第535話

 夏だけあって、まだ午前6時の鐘が鳴ったばかりだというのに、既に朝日が周囲を明るく照らす。

 日中とは違ってまだ大分涼しい気温の中で、既にエグジルの正門近くには多くの旅人が集まっていた。

 冒険者や商人、あるいは貴族の類も少なからず存在している。

 そんな中、一際目立っている集団が存在していた。


「レイ、向こうに着いたら昨夜渡した手紙をダスカー殿に渡してくれ。その後で対のオーブで連絡を取ってくれれば、こちらでも事情を説明する」


 まだ早朝だというのに、いつもの凜とした雰囲気を発しつつ、それでもどこか心配そうにレイへと声を掛けるエレーナ。

 黄金の如き金髪に朝日が反射して、その縦ロールを光り輝かせている。


「心配するなって。セトと一緒に空を飛んでいくんだから、そんなに心配することはないしな」

「……だと、いいのだが」


 思わず言葉を濁す。

 勿論エレーナは、レイの戦闘力はこれ以上無い程に信頼している。

 だが、その戦闘力とは裏腹に微妙に抜けたところも多いレイは、たまに信じられないようなミスをすることが多いのも事実だった。
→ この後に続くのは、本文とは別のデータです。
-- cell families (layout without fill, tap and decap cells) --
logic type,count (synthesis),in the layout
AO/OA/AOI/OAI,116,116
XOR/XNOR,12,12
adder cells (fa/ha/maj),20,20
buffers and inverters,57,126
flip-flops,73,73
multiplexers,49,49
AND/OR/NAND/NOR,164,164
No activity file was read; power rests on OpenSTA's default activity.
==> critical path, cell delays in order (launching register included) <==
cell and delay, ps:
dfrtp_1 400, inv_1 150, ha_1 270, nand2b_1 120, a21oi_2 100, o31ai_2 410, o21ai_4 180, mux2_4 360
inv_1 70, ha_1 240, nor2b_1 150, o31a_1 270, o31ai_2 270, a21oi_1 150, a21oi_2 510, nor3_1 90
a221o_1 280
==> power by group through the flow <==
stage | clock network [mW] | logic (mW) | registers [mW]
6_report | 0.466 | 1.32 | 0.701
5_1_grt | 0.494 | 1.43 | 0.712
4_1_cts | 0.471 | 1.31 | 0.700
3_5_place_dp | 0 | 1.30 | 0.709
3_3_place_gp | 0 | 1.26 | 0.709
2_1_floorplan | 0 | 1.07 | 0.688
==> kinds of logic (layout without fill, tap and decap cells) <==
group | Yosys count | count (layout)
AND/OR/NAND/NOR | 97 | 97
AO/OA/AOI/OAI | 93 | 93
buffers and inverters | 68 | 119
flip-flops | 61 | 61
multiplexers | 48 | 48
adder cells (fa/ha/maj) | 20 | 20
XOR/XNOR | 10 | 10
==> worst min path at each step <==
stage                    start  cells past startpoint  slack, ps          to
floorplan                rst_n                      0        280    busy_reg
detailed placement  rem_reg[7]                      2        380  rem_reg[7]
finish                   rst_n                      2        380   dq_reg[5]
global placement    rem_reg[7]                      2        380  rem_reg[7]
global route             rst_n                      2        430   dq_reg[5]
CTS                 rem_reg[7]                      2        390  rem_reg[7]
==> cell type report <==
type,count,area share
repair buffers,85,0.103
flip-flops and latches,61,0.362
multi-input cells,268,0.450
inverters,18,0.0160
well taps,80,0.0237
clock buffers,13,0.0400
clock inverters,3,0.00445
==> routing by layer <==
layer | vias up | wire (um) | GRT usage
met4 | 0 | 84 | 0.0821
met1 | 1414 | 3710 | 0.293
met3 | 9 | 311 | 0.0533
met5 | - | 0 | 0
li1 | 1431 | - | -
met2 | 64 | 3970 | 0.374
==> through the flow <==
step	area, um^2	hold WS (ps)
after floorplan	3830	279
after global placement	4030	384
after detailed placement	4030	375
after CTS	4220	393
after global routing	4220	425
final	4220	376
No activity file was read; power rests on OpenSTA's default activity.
 そして、そのようなミスは決まって戦闘とは全く関係のないところで起こっている。

 短いとは言ってもレイと共に過ごした日々の中で、エレーナはそれを十分以上に理解していた。


「レイ、私達も今日明日中にはエグジルを立つわ。そのまま昨夜話したセレムース平原近くにあるゴトの村に向かうから、そこで合流しましょう。……私に勝ったレイだから、くれぐれも心配はいらないでしょうけど、気をつけてね」


 チラリ、と自分の側にいるテオレームに視線を向けてながらヴィヘラが告げる。

 閃光の異名を持っている有名人なので、念の為にとローブを被って顔が周囲から分からないように用心をしていたテオレームが、ヴィヘラの言葉に同意するとばかりに無言で頷く。

 狂獣と言われているヴィヘラに勝った。その言葉を聞いた周囲の者達がざわめくが、本人は全くそれを気にした様子も無く笑みを浮かべる。

 それは信頼の笑みでありながら、同時に恋をする乙女の笑み。

 夏の早朝という、爽やかな時間帯とは裏腹な薄衣を幾重にも重ねた踊り子や娼婦の如き扇情的な衣装。

 そんな衣装を着てはいたが、それでも今ここにいるのはただ1人に恋する乙女だった。


「……ん」


 そんなヴィヘラを眺めつつ、ビューネはレイに向かって小さく頷く。

 だが、その手はずっとセトの身体や頭を撫でている。


「ああ、分かっている。お前もしっかりとフラウト家の当主として頑張れよ」

「ん!」

「心配するな。ビューネは俺がきちんとフラウト家の当主として教育してみせるからよ」


 連日続いている一連の騒ぎの後片付けや、あるいは書類の処理で睡眠時間も惜しむ程に仕事をしているのだろう。眠そうに欠伸をしながらも、ボスクはビューネの頭を軽く叩いて見せる。


「ん!」

「痛っ!」


 だが、自らの身長程もあるクレイモアを自在に振り回すボスクの軽くと、ビューネの軽くというのは全く意味が異なっている。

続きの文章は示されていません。